Stark realities of NAP and IHT on agenda at DUP agri-food breakfast
The government’s pending changes to inheritance tax and concerns about the Nutrients Action Programme were topical items on the agenda for delegates attending the DUP’s recent pre-conference agri-food breakfast.

Party officer and Westminster Agriculture, Environment and Rural Affairs spokesperson Carla Lockhart MP welcomed industry stakeholders and representatives from across the province’s agri-food sector.
She said: “The DUP continues to champion agriculture in Northern Ireland. Our agri-food sector is a key player in the local economy, providing tens of thousands of jobs and producing high quality, fully traceable and nutritious food to feed the nation. Many of our local businesses and artisan producers are also flying the flag for Northern Ireland on the global stage.
Guest speaker Jason Rankin, strategy manager at AgriSearch, outlined the remit of the farmer levy-funded research and innovation body, including its flagship GrassCheck project.
“AgriSearch has been involved in a number of water-related projects, and we want to be part of the solution in finding ways to improve the quality of our waterways.
“It is important to note that NAP won’t solve Lough Neagh’s issues. The reasons for the algal blooms are complicated and varied. There are a number of interlinking issues, including zebra mussels and a one degree increase in water temperature which has led to the water being three times clearer than in recent years.”
AgriSearch launched a NAP farm impact calculator and were co-founders of an interim economic impact assessment report, which revealed that implementing DAERA’s proposed 8kgs phosphorus per hectare threshold and expanded buffer strips on arable land, would have severe economic consequences for the province’s agri-food supply chain. The figure estimates losses of more than £1.56 billion per annum.
Upper Bann MP Carla Lockhart described the report’s findings as stark. “It’s not surprising that Minister Muir’s NAP proposals caused an unprecedented uproar. The current NAP proposals will threaten farm resilience and supply chain viability. Farmers are already under financial strain, but the measures outlined in NAP will destabilise the agri-food sector, rural communities and generations of farm businesses.”
Jason Rankin highlighted that DAERA’s figures demonstrate a growing disconnect from phosphorus balances on-farm. He said: “NI’s overall P balance has reduced considerably, 29% in the last five years, while at the same time the soluble reactive P in our rivers has increased by 55%.
“Is agriculture really to blame? The data suggests that non agri-sources of phosphorus are increasing and off-setting the progress which has been proven within the province’s agricultural sector.”
Mr Rankin forecast significant economic disruption as the result of a reduction in livestock and increased competition for land. Concluding he said: “NAP in its current format will have a devasting impact and its difficult to see how sectors such as pigs could keep going.

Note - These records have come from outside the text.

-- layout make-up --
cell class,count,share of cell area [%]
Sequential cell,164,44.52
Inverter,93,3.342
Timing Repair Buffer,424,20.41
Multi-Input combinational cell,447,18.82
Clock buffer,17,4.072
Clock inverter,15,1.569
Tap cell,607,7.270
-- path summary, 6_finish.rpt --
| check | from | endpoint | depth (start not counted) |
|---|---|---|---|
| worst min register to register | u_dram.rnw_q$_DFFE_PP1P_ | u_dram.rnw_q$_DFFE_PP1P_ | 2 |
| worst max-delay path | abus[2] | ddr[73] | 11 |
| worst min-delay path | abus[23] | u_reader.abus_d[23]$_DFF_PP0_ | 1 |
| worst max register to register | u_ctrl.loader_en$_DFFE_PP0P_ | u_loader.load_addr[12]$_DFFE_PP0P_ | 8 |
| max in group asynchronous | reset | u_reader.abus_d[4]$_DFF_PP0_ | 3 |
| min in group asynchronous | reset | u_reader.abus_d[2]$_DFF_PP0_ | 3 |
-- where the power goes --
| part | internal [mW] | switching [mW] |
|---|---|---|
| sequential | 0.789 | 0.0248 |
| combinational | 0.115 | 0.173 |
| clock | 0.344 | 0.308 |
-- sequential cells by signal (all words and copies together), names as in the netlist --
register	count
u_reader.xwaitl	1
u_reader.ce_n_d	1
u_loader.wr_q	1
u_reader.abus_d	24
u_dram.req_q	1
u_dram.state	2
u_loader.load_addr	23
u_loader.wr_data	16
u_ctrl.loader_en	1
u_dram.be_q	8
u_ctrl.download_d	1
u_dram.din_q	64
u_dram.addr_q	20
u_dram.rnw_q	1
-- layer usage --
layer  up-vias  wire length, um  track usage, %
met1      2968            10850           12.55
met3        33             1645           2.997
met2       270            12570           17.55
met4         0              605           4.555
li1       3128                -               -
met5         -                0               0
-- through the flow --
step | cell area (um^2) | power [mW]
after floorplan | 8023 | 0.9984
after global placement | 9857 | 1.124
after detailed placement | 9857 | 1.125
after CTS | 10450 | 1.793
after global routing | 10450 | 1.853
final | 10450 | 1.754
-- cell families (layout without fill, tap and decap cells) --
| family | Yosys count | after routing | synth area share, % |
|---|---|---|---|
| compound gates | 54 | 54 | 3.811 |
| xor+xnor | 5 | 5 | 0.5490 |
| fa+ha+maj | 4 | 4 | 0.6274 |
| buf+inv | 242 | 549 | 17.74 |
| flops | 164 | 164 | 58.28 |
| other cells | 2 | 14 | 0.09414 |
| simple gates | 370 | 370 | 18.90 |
--- src/nts_disp_pkg.sv ---
// Shared widths, register map, bank states and bus structs, referenced by scoped name
package nts_disp_pkg;

  // ------------------------------
  // Widths and depths
  // ------------------------------
  localparam int BUF_ADDR_W = 5;                // 32 words per bank
  localparam int BUF_DEPTH  = 1 << BUF_ADDR_W;
  localparam int WORD_W     = 64;
  localparam int MASK_W     = 8;
  localparam int CNT_W      = 64;
  localparam int API_ADDR_W = 12;
  localparam int API_DATA_W = 32;

  localparam logic [63:0] CORE_NAME    = 64'h4e_54_53_2d_44_49_53_50; // NTS-DISP
  localparam logic [31:0] CORE_VERSION = 32'h30_2e_30_32;             // 0.02

  // ------------------------------
  // Register map
  // ------------------------------
  localparam logic [API_ADDR_W-1:0] ADDR_NAME0          = 12'h000;
  localparam logic [API_ADDR_W-1:0] ADDR_NAME1          = 12'h001;
  localparam logic [API_ADDR_W-1:0] ADDR_VERSION        = 12'h002;
  localparam logic [API_ADDR_W-1:0] ADDR_BYTES_RX_MSB   = 12'h00a;
  localparam logic [API_ADDR_W-1:0] ADDR_BYTES_RX_LSB   = 12'h00b;
  localparam logic [API_ADDR_W-1:0] ADDR_FRAMES_MSB     = 12'h020;
  localparam logic [API_ADDR_W-1:0] ADDR_FRAMES_LSB     = 12'h021;
  localparam logic [API_ADDR_W-1:0] ADDR_GOOD_MSB       = 12'h022;
  localparam logic [API_ADDR_W-1:0] ADDR_GOOD_LSB       = 12'h023;
  localparam logic [API_ADDR_W-1:0] ADDR_BAD_MSB        = 12'h024;
  localparam logic [API_ADDR_W-1:0] ADDR_BAD_LSB        = 12'h025;
  localparam logic [API_ADDR_W-1:0] ADDR_DISPATCHED_MSB = 12'h026;
  localparam logic [API_ADDR_W-1:0] ADDR_DISPATCHED_LSB = 12'h027;
  localparam logic [API_ADDR_W-1:0] ADDR_ERROR_MSB      = 12'h028;
  localparam logic [API_ADDR_W-1:0] ADDR_ERROR_LSB      = 12'h029;

  // Statistics counter slots
  localparam int         NUM_CNT        = 6;
  localparam logic [2:0] CNT_FRAMES     = 3'd0;
  localparam logic [2:0] CNT_GOOD       = 3'd1;
  localparam logic [2:0] CNT_BAD        = 3'd2;
  localparam logic [2:0] CNT_DISPATCHED = 3'd3;
  localparam logic [2:0] CNT_ERROR      = 3'd4;
  localparam logic [2:0] CNT_BYTES      = 3'd5;

  typedef enum logic [3:0] {
    EMPTY,
    HAS_DATA,
    PACKET_RECEIVED,
    OUT_INIT_0,
    OUT_INIT_1,
    OUT_STREAM,
    OUT_FIN_0,
    OUT_FIN_1,
    ERROR_GENERAL
  } buf_state_e;

  typedef struct packed {
    logic [WORD_W-1:0] data;
    logic [MASK_W-1:0] valid;
    logic              good;
    logic              bad;
  } mac_rx_t;

  typedef struct packed {
    logic [WORD_W-1:0] data;      // Byte reversed and masked
    logic [3:0]        bytes;     // 0 to 8
    logic              any_valid;
    logic              sof;
  } rx_word_t;

  typedef struct packed {
    logic                  we;
    logic                  bank;
    logic [BUF_ADDR_W-1:0] addr;
    logic [WORD_W-1:0]     data;
  } buf_wr_t;

  typedef struct packed {
    logic                  bank;
    logic [BUF_ADDR_W-1:0] addr;
    logic                  emit;
  } buf_rd_t;

  typedef struct packed {
    logic       sof;
    logic       good;
    logic       bad;
    logic       dispatched;
    logic       error;
    logic [3:0] bytes;
  } stat_events_t;

endpackage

“Everyone has a role to play, and the agri-food sector wants to work collectively to improve water quality in Northern Ireland. This is a complex problem which will require a long-term endeavour. Industry and science will have the answers, many of which will require planning consent.”
Gareth Gibson, chairman, NI Rural Valuers’ Association (NIRVA), outlined the Chancellor’s proposed inheritance tax changes to APR and BRP relief, saying they will have a significant impact on farmers in Northern Ireland, compared to other parts of the UK.
Mr Gibson said: “Since the inheritance tax proposals were announced almost twelve months ago, it has been clear that the government’s official figures are inaccurate, severely under-estimating the number of farms that will be impacted. The realistic figure is five times more than the treasury estimates.
“The changes extend much wider than farming. The introduction of a 20% tax on qualifying assets in excess of £1m will apply to all individual owners of private businesses, including hauliers, small professional practices, garden centre, coffee shops etc.
“Farming has reacted in opposition to the changes, but it doesn’t seem to have registered with other small businesses within our economy. The changes will be introduced in April 2026, with unused pension pots included in the calculation from April 2027.”
Gareth Gibson outlined that unproductive outgoings such as paying a tax bill over a 10-year period would be seen as a fixed cost, compared the cost of an employee who would contribute to the business. He gave a scenario whereby a 100-cow dairy farm in sole ownership would incur tax liabilities of £457,800 – payable at £45,780 per annum. That equates to an extra cost of £8.32 per hour worked in the business, or requires the income from a 41% increase in the herd.
Carla Lockhart thanked the speakers for their presentations saying: “The reality of incoming government policies is alarming, but myself and DUP colleagues will continue to fight and speak up on behalf of our constituents and the wider economy in Northern Ireland. Our door is always open.”